If the file is small enough (compared to the available memory in your system), you can read it all in as a list of lines in one go using read0. Given the following file, lines.txt,
foo=10
bar=20
baz=30
we can write
q)lines: read0 `:lines.txt
q)lines
“foo=10”
“bar=20”
“baz=30”
q)
To break up the lines, we use the vs (vector from scalar) function, applying the /: (each right) adverb so that we split each line:
q)split: “=” vs/: lines
q)split
“foo” “10”
“bar” “20”
“baz” “30”
q)
At this point, you probably want to parse each piece of text into its corresponding type to facilitate fast searching or arithmetic etc. You use the $ (cast) operator to do this, passing an uppercase type character as its left argument:
q)”S” $ “foo”
`foo
q)”I” $ “10”
10
q)
You may remember from this related faq that you can convert a list of items at once:
q)”S” $ (“foo”; “bar”; “baz”)
`foo`bar`baz
q)”I” $ (“10”; “20”; “30”)
10 20 30
q)
But wait! There’s more! If you pass a list of type characters as the left argument to $, you can parse multiple lists:
q)”SI” $ ((“foo”; “bar”; “baz”); (“10”; “20”; “30”))
foo bar baz
10 20 30
q)
The list of type characters can be as long as you like:
q)"SSFI*" $ ("foo"; "bar"; "10.5"; "47"; "left as a string")
`foo
`bar
10.5
47
"left as a string"
q)
Thus, we can parse our file with the following code:
q)”SI” $ flip “=” vs/: read0 `:lines.txt
foo bar baz
10 20 30
q)
Since this sequence of operations is so common, it has been wrapped up in an overload of that workhorse of text I/O, 0: (load text). The trick is to pass a pair as the left argument to 0: where the first element of the pair is the string of type characters and the second element of the pair is the delimiter between each name and value in the file:
q)(“SI”; “=”) 0: `:lines.txt
foo bar baz
10 20 30
q)
Putting it all together, we can turn our file into a table like so:
q)flip `name`val ! (“SI”; “=”) 0: `:lines.txt
name val
——–
foo 10
bar 20
baz 30
q)
Using 0: instead of the combination of read0, vs and $ is faster and less memory-intensive. The differences become significant as the file size grows:
q)system “wc trade_small.csv”
” 1000001 1000001 29997921 trade_small.csv”

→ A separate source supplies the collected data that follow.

===== src/hw/rtl/rgbc_pkg.sv =====
// Types, constants and helpers of the RGB convolution stream.
// No dependencies; imported by every RTL module of the block.
package rgbc_pkg;

  localparam int KERNEL_SIZE    = 3;
  localparam int RADIUS         = KERNEL_SIZE / 2;
  localparam int MAX_WIDTH      = 1024;
  localparam int MAX_ROWS       = 4096;
  localparam int COEF_FRAC_BITS = 8;
  localparam int COEF_BITS      = 12;
  localparam int LINE_AW        = $clog2(MAX_WIDTH);
  localparam int ROWSEL_W       = $clog2(KERNEL_SIZE);
  localparam int PROD_W         = COEF_BITS + 9;
  localparam int SUM_W          = PROD_W + $clog2(KERNEL_SIZE * KERNEL_SIZE);
  localparam int COL_W          = 10;
  localparam int ROW_W          = 12;
  localparam int WIDTH_W        = 11;
  localparam int HEIGHT_W       = 13;
  localparam int CFG_INDEX_W    = 3;
  localparam int CFG_DATA_W     = 60;
  localparam int FIFO_DEPTH     = 16;
  localparam int FIFO_AW        = $clog2(FIFO_DEPTH);

  // configuration register indexes
  typedef enum logic [CFG_INDEX_W-1:0] {
    REG_IMAGE_WIDTH  = 3'd0,
    REG_IMAGE_HEIGHT = 3'd1,
    REG_COEF_ROW0    = 3'd2,
    REG_COEF_ROW1    = 3'd3,
    REG_COEF_ROW2    = 3'd4,
    REG_COEF_ROW3    = 3'd5,
    REG_COEF_ROW4    = 3'd6
  } reg_index_e;

  typedef struct packed {
    logic [7:0] r;
    logic [7:0] g;
    logic [7:0] b;
  } pix_t;

  // one window column, index 0 is the oldest row
  typedef pix_t [KERNEL_SIZE-1:0] wcol_t;

  // coefficients of one window column, index is the kernel row
  typedef logic [KERNEL_SIZE-1:0][COEF_BITS-1:0] ccol_t;

  typedef struct packed {
    logic signed [SUM_W-1:0] r;
    logic signed [SUM_W-1:0] g;
    logic signed [SUM_W-1:0] b;
  } csum_t;

  // one queued result word
  typedef struct packed {
    pix_t             pix;
    logic [COL_W-1:0] col;
    logic [ROW_W-1:0] row;
    logic             last;
  } out_word_t;

  // drop the fraction and saturate to 0..255
  function automatic logic [7:0] clamp_sum(input logic signed [SUM_W-1:0] s);
    logic [7:0] q;
    if (s <= 0) begin
      q = 8'd0;
    end else if (s[SUM_W-1:COEF_FRAC_BITS+8] != '0) begin
      q = 8'hFF;
    end else begin
      q = s[COEF_FRAC_BITS+7:COEF_FRAC_BITS];
    end
    return q;
  endfunction

endpackage


===== src/hw/rtl/rgbc_window_cell.sv =====
// One window column cell: holds a column, hands it on, forms its column sum.
// Depends on rgbc_pkg.
module rgbc_window_cell
  import rgbc_pkg::*;
(
  input  logic  clk,
  input  logic  rst,
  input  logic  shift,
  input  logic  calc,
  input  wcol_t col_in,
  input  ccol_t coef,
  output wcol_t col_out,
  output csum_t sum
);

  wcol_t held;
  csum_t acc;

  // column register, shifted once per accepted word
  always_ff @(posedge clk) begin
    if (rst) begin
      held <= '0;
    end else if (shift) begin
      held <= col_in;
    end
  end

  assign col_out = held;

  // products of this column, summed down the rows
  always_comb begin
    acc = '0;
    for (int ky = 0; ky < KERNEL_SIZE; ky++) begin
      acc.r = acc.r + SUM_W'($signed({1'b0, held[ky].r}) * $signed(coef[ky]));
      acc.g = acc.g + SUM_W'($signed({1'b0, held[ky].g}) * $signed(coef[ky]));
      acc.b = acc.b + SUM_W'($signed({1'b0, held[ky].b}) * $signed(coef[ky]));
    end
  end

  always_ff @(posedge clk) begin
    if (calc) begin
      sum <= acc;
    end
  end

endmodule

q)\ts (“TSIF”; “,”) 0: `:trade_small.csv
554 20971840j
q)\ts “TSIF” $ flip “,” vs/: read0 `:trade_small.csv
2649 232389280j
q)
As a consequence of the 0: function’s superior memory efficiency, it can handle much larger files than the other approach:
q)system “wc trade.csv”
” 10000001 10000001 299888328 trade_big.csv”

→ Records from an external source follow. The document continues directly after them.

===== config.mk =====
export PLATFORM = sky130hd
export DESIGN_NAME = cvh_ctrl
export DESIGN_NICKNAME = d
export VERILOG_FILES = /design/src/hw/rtl/cvh_pkg.sv /design/src/hw/rtl/cvh_ctrl.sv
export SDC_FILE = /design/constraint.sdc
export NUM_CORES = 1
export LEC_CHECK = 0
export BUFFER_PORTS_ARGS = -buffer_cell sky130_fd_sc_hd__buf_2
export CORE_MARGIN = 1.5
export CORE_UTILIZATION = 40
export DETAILED_ROUTE_END_ITERATION = 8
export PLACE_DENSITY = 0.73
export SETUP_SLACK_MARGIN = 0.2
export SYNTH_ARGS = -nofsm -noshare
export SYNTH_HDL_FRONTEND = slang
export SYNTH_SLANG_ARGS = --single-unit

===== constraint.sdc =====
create_clock -name i_clk -period 1.6 [get_ports i_clk]
set_clock_uncertainty 0.2 [all_clocks]
set_input_delay 0.24 -clock i_clk [delete_from_list [all_inputs] [get_ports i_clk]]
set_output_delay 0.24 -clock i_clk [all_outputs]
set_load 0.03 [all_outputs]

===== src/hw/rtl/cvh_pkg.sv =====
// Shared types, constants and state encoding for the convex hull block.
`timescale 1ns / 1ps
package cvh_pkg;

    localparam int MAX_POINTS = 64;
    localparam int IDX_W      = $clog2(MAX_POINTS);
    localparam int CNT_W      = $clog2(MAX_POINTS + 1);
    localparam int COORD_W    = 16;
    localparam int PT_W       = 2 * COORD_W;
    localparam int DIFF_W     = COORD_W + 1;
    localparam int PROD_W     = 2 * DIFF_W;
    localparam int SUM_W      = PROD_W + 1;

    typedef logic signed [COORD_W-1:0] t_coord;
    typedef logic [CNT_W-1:0]          t_cnt;

    // Point packed as y in the upper half, x in the lower half
    typedef struct packed {
        t_coord y;
        t_coord x;
    } t_point;

    typedef enum logic [4:0] {
        S_LOAD,
        S_SETUP,
        S_SORT_KEY,
        S_SORT_KEYW,
        S_SORT_TEST,
        S_SORT_GO,
        S_SORT_W1,
        S_SORT_W2,
        S_SORT_DEC,
        S_SORT_PUT,
        S_SCAN_TEST,
        S_SCAN_GO,
        S_SCAN_W1,
        S_SCAN_W2,
        S_SCAN_DEC,
        S_SCAN_PUSH,
        S_OUT_CHK,
        S_OUT_RD,
        S_OUT_EMIT,
        S_FINISH
    } t_state;

    // Commands from controller to datapath
    typedef struct packed {
        logic pt_load;
        logic sort_init;
        logic key_rd;
        logic key_cap;
        logic prev_rd;
        logic geo_scan;
        logic shift;
        logic put_key;
        logic scan_init;
        logic scan_rd;
        logic pop;
        logic push;
        logic out_init;
        logic out_rd;
        logic emit;
        logic emit_nh;
        logic finish;
    } t_dp_cmd;

    // Status from datapath to controller
    typedef struct packed {
        logic n_lt3;
        logic i_eq_n;
        logic j_zero;
        logic d_gt1;
        logic d_lt3;
        logic k_last;
        logic ahead;
        logic turn_nonneg;
    } t_dp_stat;

endpackage


===== src/hw/rtl/cvh_ctrl.sv =====
// Controller: sequences load, insertion sort, stack scan and result output.
`timescale 1ns / 1ps
module cvh_ctrl (
    input  logic              i_clk,
    input  logic              i_rst_n,
    input  logic              start,
    input  logic              i_last,
    input  cvh_pkg::t_dp_stat i_stat,
    output cvh_pkg::t_dp_cmd  o_cmd,
    output logic              busy
);
    import cvh_pkg::*;

    t_state r_state, n_state;

    // State register
    always_ff @(posedge i_clk) begin
        if (!i_rst_n) begin
            r_state <= S_LOAD;
        end else begin
            r_state <= n_state;
        end
    end

    // Next state and commands
    always_comb begin
        n_state = r_state;
        o_cmd   = '0;
        busy    = 1'b1;
        unique case (r_state)
            S_LOAD: begin
                busy = 1'b0;
                if (start) begin
                    o_cmd.pt_load = 1'b1;
                    if (i_last) begin
                        n_state = S_SETUP;
                    end
                end
            end
            S_SETUP: begin
                if (i_stat.n_lt3) begin
                    o_cmd.emit_nh = 1'b1;
                    n_state       = S_FINISH;
                end else begin
                    o_cmd.sort_init = 1'b1;
                    n_state         = S_SORT_KEY;
                end
            end
            S_SORT_KEY: begin
                if (i_stat.i_eq_n) begin
                    o_cmd.scan_init = 1'b1;
                    n_state         = S_SCAN_TEST;
                end else begin
                    o_cmd.key_rd = 1'b1;
                    n_state      = S_SORT_KEYW;
                end
            end
            S_SORT_KEYW: begin
                o_cmd.key_cap = 1'b1;
                n_state       = S_SORT_TEST;
            end
            S_SORT_TEST: begin
                if (i_stat.j_zero) begin
                    n_state = S_SORT_PUT;
                end else begin
                    o_cmd.prev_rd = 1'b1;
                    n_state       = S_SORT_GO;
                end
            end
            S_SORT_GO: n_state = S_SORT_W1;
            S_SORT_W1: n_state = S_SORT_W2;
            S_SORT_W2: n_state = S_SORT_DEC;
            S_SORT_DEC: begin
                if (i_stat.ahead) begin
                    o_cmd.shift = 1'b1;
                    n_state     = S_SORT_TEST;
                end else begin
                    n_state = S_SORT_PUT;
                end
            end
            S_SORT_PUT: begin
                o_cmd.put_key = 1'b1;
                n_state       = S_SORT_KEY;
            end
            S_SCAN_TEST: begin
                if (i_stat.i_eq_n) begin
                    n_state = S_OUT_CHK;
                end else begin
                    o_cmd.scan_rd = 1'b1;
                    n_state       = i_stat.d_gt1 ? S_SCAN_GO : S_SCAN_PUSH;
                end
            end
            S_SCAN_GO: begin
                o_cmd.geo_scan = 1'b1;
                n_state        = S_SCAN_W1;
            end
            S_SCAN_W1: n_state = S_SCAN_W2;
            S_SCAN_W2: n_state = S_SCAN_DEC;
            S_SCAN_DEC: begin
                if (i_stat.turn_nonneg) begin
                    o_cmd.pop = 1'b1;
                    n_state   = S_SCAN_TEST;
                end else begin
                    n_state = S_SCAN_PUSH;
                end
            end
            S_SCAN_PUSH: begin
                o_cmd.push = 1'b1;
                n_state    = S_SCAN_TEST;
            end
            S_OUT_CHK: begin
                if (i_stat.d_lt3) begin
                    o_cmd.emit_nh = 1'b1;
                    n_state       = S_FINISH;
                end else begin
                    o_cmd.out_init = 1'b1;
                    n_state        = S_OUT_RD;
                end
            end
            S_OUT_RD: begin
                o_cmd.out_rd = 1'b1;
                n_state      = S_OUT_EMIT;
            end
            S_OUT_EMIT: begin
                o_cmd.emit = 1'b1;
                n_state    = i_stat.k_last ? S_FINISH : S_OUT_RD;
            end
            S_FINISH: begin
                o_cmd.finish = 1'b1;
                n_state      = S_LOAD;
            end
            default: n_state = S_LOAD;
        endcase
    end

`ifndef ASSERT_OFF
    a_load_idle: assert property (@(posedge i_clk) disable iff (!i_rst_n)
        busy |-> r_state != S_LOAD)
        else $error("busy while loading");
    a_finish_ret: assert property (@(posedge i_clk) disable iff (!i_rst_n)
        r_state == S_FINISH |=> !busy)
        else $error("no return to load after run");
    a_emit_excl: assert property (@(posedge i_clk) disable iff (!i_rst_n)
        !(o_cmd.emit && o_cmd.emit_nh))
        else $error("hull and no-hull item together");
`endif

endmodule


==> results.json, run 1 <==
{
  "status": "stopped before the end",
  "failed_stage": "global routing (5_1_grt)",
  "firstError": "[ERROR DPL-0038] Utilization greater than 100%, impossible to legalize",
  "syn_area_um2": 638,
  "dp_hpwl_mm": 1.58,
  "h-tree-depth": 1,
  "start_util_pct": 42.4,
  "synth_cells": 102,
  "muxShareOfSynthArea_pct": 1.57,
  "ys_ff_latch": 5,
  "ys_types": 36,
  "die_x_um": 42.9,
  "synth-compound-area-share_pct": 19.2,
  "clockBufferDepth": 2,
  "avgSynthCellArea_um2": 6.26,
  "synth_top_family_by_area": "simple AND/OR/NAND/NOR gates",
  "cts_made_buffers": 3,
  "ys.flop_type": "dfxtp_1",
  "cts-root-buf": "clkbuf_4",
  "die_y_um": 42.9,
  "synth_top_area_cell": "dfxtp_1",
  "grt_max_degree": 15,
  "synthSimpleGateAreaFrac_pct": 54.3,
  "ys_seq_area_share_pct": 15.7,
  "synth_nets": 114,
  "synthXorXnorAreaFrac_pct": 0,
  "ys_top_cells_by_area": "dfxtp_1, nor2_1, nand2_1",
  "worstEndpointGrtRepair": "o_cmd[1]",
  "io_pins": 30,
  "gp_congestion": 0.951,
  "dp.cells": 160,
  "row_count": 14,
  "endpoint_type": "output port",
  "io_buffers": 29,
  "synth_fa_ha_area_share_pct": 0,
  "netlist.area_leader.share_pct": 15.7,
  "synth_edf_count": 0,
  "ys.warnings.count": 0,
  "cts.sinks": 5,
  "synthArstFlopShare_pct": 0
}
kinds of logic after synthesis:
kind of cell / after synthesis
AO/OA/AOI/OAI: 17
buffers and inverters: 12
flip-flops: 5
multiplexers: 1
AND/OR/NAND/NOR: 67
through the flow:
step                hold WS [ns]  util, %  area [µm²]  setup WS, ns  setup TNS, ns
floorplan                  0.231        -         862        -0.204         -0.733
global placement           0.390     73.7        1110        -0.150         -0.978
detailed placement         0.387     73.7        1110        -0.167          -1.30
CTS                       0.0784     87.2        1310        -0.274          -3.53
repair_timing:
item                       4_1_cts
resized for setup               44
hold buffers                     0
pin swaps                        5
buffers inserted                 4
gates cloned                     0
setup endpoints to repair       23
synth_stat cells, types with 2 or more instances:
cell type	count
nand2b_1	8
inv_1	3
nand4_1	3
nor3_1	3
or3b_1	2
a31oi_1	2
a21oi_1	2
nor2b_1	3
nor4_1	2
nand3_1	6
o21ai_0	3
buf_2	5
dfxtp_1	5
nand2_1	14
nor2_1	17
clkbuf_1	2
a41oi_1	2
nand3b_1	2
==> inputs of run 2 (changes only) <==
--- a/config.mk
+++ b/config.mk
@@ -6,11 +6,10 @@
 export NUM_CORES = 1
 export LEC_CHECK = 0
 export BUFFER_PORTS_ARGS = -buffer_cell sky130_fd_sc_hd__buf_2
-export CORE_MARGIN = 1.5
-export CORE_UTILIZATION = 40
+export CORE_AREA = 2 2 63 65
 export DETAILED_ROUTE_END_ITERATION = 8
-export PLACE_DENSITY = 0.73
-export SETUP_SLACK_MARGIN = 0.2
+export DIE_AREA = 0 0 65 67
+export PLACE_DENSITY_LB_ADDON = 0.15
 export SYNTH_ARGS = -nofsm -noshare
 export SYNTH_HDL_FRONTEND = slang
 export SYNTH_SLANG_ARGS = --single-unit
==> constraint.sdc (replaced) <==
create_clock -name i_clk -period 2.1 [get_ports i_clk]
set_clock_uncertainty 0.2 [all_clocks]
set_input_delay 0.315 -clock i_clk [delete_from_list [all_inputs] [get_ports i_clk]]
set_output_delay 0.315 -clock i_clk [all_outputs]
set_load 0.03 [all_outputs]
==> run 2 against run 1 <==
The run now ends clean. Area after synthesis is the same. Synthesized cell count unchanged.
==> results.json, run 2 <==
{
  "status": "complete, no violations",
  "crit_arrival_ns": 1.46,
  "drtAntennaViolNets": 0,
  "maxSlewViolCount": 0,
  "synth_edf_count": 0,
  "reg_top3": "r_state (5)",
  "slowest_delay_ns": 0.44,
  "clk_latency_ns": 0.22,
  "layout_commonest_cell": "buf_2",
  "drt_iter0_markers": 22,
  "critPathBufInv": 1,
  "via_count": 812,
  "final_cell_mix": "buf_2, nor2_1, nand2_1, buf_4, nand2b_1",
  "stdcell_count": 183,
  "cts_setup_buffers": 0,
  "largest_register_ff_count": 5,
  "dp_hpwl_mm": 1.72,
  "drive_above_1_share_pct": 37.0,
  "rsz0062_at_grt": "no",
  "grt_use_total_pct": 10.5,
  "die_y_um": 67,
  "drc": 0,
  "cts_tree": "built",
  "max_freq_mhz": 507,
  "p_leak_nw": 0.440,
  "totalWireLength_mm": 2.17,
  "cts_made_buffers": 3,
  "fill_cells": 419,
  "clockBufferDepth": 2,
  "antenna_found_initial": 0,
  "path_max_fanout": 6,
  "grt-ovfl-total": 0,
  "slew_headroom_pct": 74.9,
  "ys_seq_area_share_pct": 15.7,
  "grt_max_degree": 18,
  "dp.cells": 179,
  "worst_path_dominant_cell_family": "simple AND/OR/NAND/NOR gates",
  "grt_pass1_vias": 761,
  "grt_pass1_wl_mm": 3.56,
  "layout.nets": 148,
  "area_delta_synth_final_pct": 47.6,
  "powerDensity_nw_per_um2": 546,
  "worstPathRequired_ns": 1.58,
  "start_util_pct": 17.7,
  "cts-root-buf": "clkbuf_8",
  "crit_chain": "or3b_4, o41ai_2, buf_4",
  "syn_area_um2": 638,
  "ys_top_cells_by_area": "dfxtp_1, nor2_1, nand2_1",
  "ys_ff_latch": 5,
  "dr.pass1.iters": 4,
  "synth_cells": 102,
  "drv_cap": 0,
  "core_um2": 3610,
  "ys.flop_type": "dfxtp_1",
  "synth_top_area_cell": "dfxtp_1",
  "crit_type": "reg2out",
  "wl_per_cell_um": 11.9,
  "crit_slowest_cell": "or3b_4",
  "cts.sinks": 5,
  "die_x_um": 65,
  "place_area_um2": 888,
  "dieArea_um2": 4360,
  "gp_congestion": 0.785,
  "startpoint_type": "flop",
  "synth_nets": 114,
  "regMostFlops": "r_state",
  "synthArstFlopShare_pct": 0,
  "tightestPinTransition_ns": 0.376,
  "end_kind": "output pin",
  "period_minus_slack_ns": 1.97,
  "cts_hold_buf": 0,
  "synthTopCellsByCount": "nor2_1, nand2_1, nand2b_1",
  "vdd_drop_max_mv": 0.192,
  "io_pins": 30,
  "io_buffers": 29,
  "hold_viol": 0,
  "ys_types": 36,
  "n_antenna_cell": 0,
  "avgSynthCellArea_um2": 6.26,
  "final_area_um2": 942,
  "min_period_over_period_pct": 93.8,
  "h-tree-depth": 1,
  "synth.most_common_cell": "nor2_1",
  "setup_viol": 0,
  "netlist.area_leader.share_pct": 15.7,
  "cts_resized": 0,
  "row_count": 22,
  "ys.warnings.count": 0,
  "post_drt_via_cell_ratio": 4.44,
  "clkTransAtPathRegs_ns": 0.03,
  "hp-class": "in2reg"
}
-- run 2: report_power, final --
part,internal (mW),switching (mW)
registers,0.103,0.0150
clock network,0.130,0.0471
logic,0.0841,0.135
total,0.318,0.197
-- run 2: final timing paths --
| path | from | endpoint | slack, ns | cells after the start |
|---|---|---|---|---|
| worst max-delay path | r_state[4]$_SDFFE_PN0P_ | o_cmd[1] | 0.13 | 3 |
| worst min-delay path | i_stat[5] | r_state[3]$_SDFFE_PN0P_ | 0.24 | 3 |
| worst max register to register | r_state[1]$_SDFFE_PN0P_ | r_state[2]$_SDFFE_PN0P_ | 0.41 | 5 |
| worst min register to register | r_state[4]$_SDFFE_PN0P_ | r_state[2]$_SDFFE_PN0P_ | 0.51 | 3 |
-- run 2: cell type report --
class | count | area (µm²) | share of cell area, %
clock buffer | 4 | 45.0 | 4.78
inverter | 3 | 11.3 | 1.20
multi-input combinational | 85 | 509 | 54.1
sequential | 5 | 101 | 10.8
tap | 48 | 60.1 | 6.37
timing repair buffer | 38 | 215 | 22.8
-- run 2: kinds of logic after synthesis --
| family | after synthesis | share of synthesized area [%] |
|---|---|---|
| compound gates | 17 | 19.2 |
| buf+inv | 12 | 9.21 |
| flops | 5 | 15.7 |
| simple gates | 67 | 54.3 |
| mux | 1 | 1.57 |
-- run 2: per-layer routing --
| metal | share of wire (%) | global-route usage [%] | routed length (µm) |
|---|---|---|---|
| met1 | 51 | 14.3 | 1100 |
| met4 | 0.83 | 3.99 | 18 |
| met3 | 5.5 | 2.70 | 119 |
| met5 | 0 | 0 | 0 |
| met2 | 43 | 15.7 | 933 |
-- run 2: per-stage QoR --
step           util, %  setup WS, ns  power, mW  hold slack (ns)  setup TNS, ns
2_1_floorplan        -       -0.0223      0.262            0.315        -0.0223
3_3_place_gp      24.6         0.296      0.335            0.471              0
3_5_place_dp      24.6         0.262      0.335            0.469              0
4_1_cts           25.9        0.0256      0.516            0.240              0
5_1_grt           26.1        0.0288      0.547            0.245              0
6_report          26.1         0.129      0.514            0.237              0
-- run 2: worst min-delay path: stages --
cell and delay [ns]:
buf_2 0.10, nand4_1 0.07, a41oi_1 0.09
(Power assumes the default switching activity.)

q)\ts (“TSIF”; “,”) 0: `:trade_big.csv
5672 335544640j
q)\ts “TSIF” $ flip “,” vs/: read0 `:trade_big.csv
wsfull
q)
If you don’t actually need to parse the file contents, then read0 (by itself) is fine.
By the way, if you only want to grab part of the file, you can pass a triple to read0 in order to read a subset of the bytes. You’ll still get a list of lines broken on newlines:
q)offset: 3
q)number_of_bytes_to_read: 6
q)read0 (`:lines.txt; offset; number_of_bytes_to_read)
“=10”
“ba”
q)
Unless your file has fixed-length records, however, you may find it easier – assuming you have the head and tail utilities (or similar) available, to use thesystem function to get exactly the lines you want. For example,
q)first_line: first system “head -1 lines.txt”
q)
(Note the call to first; system always returns a list of strings, even when there is only one.) This particular example is handy when you need to examine the start of a file to figure out how to read it properly.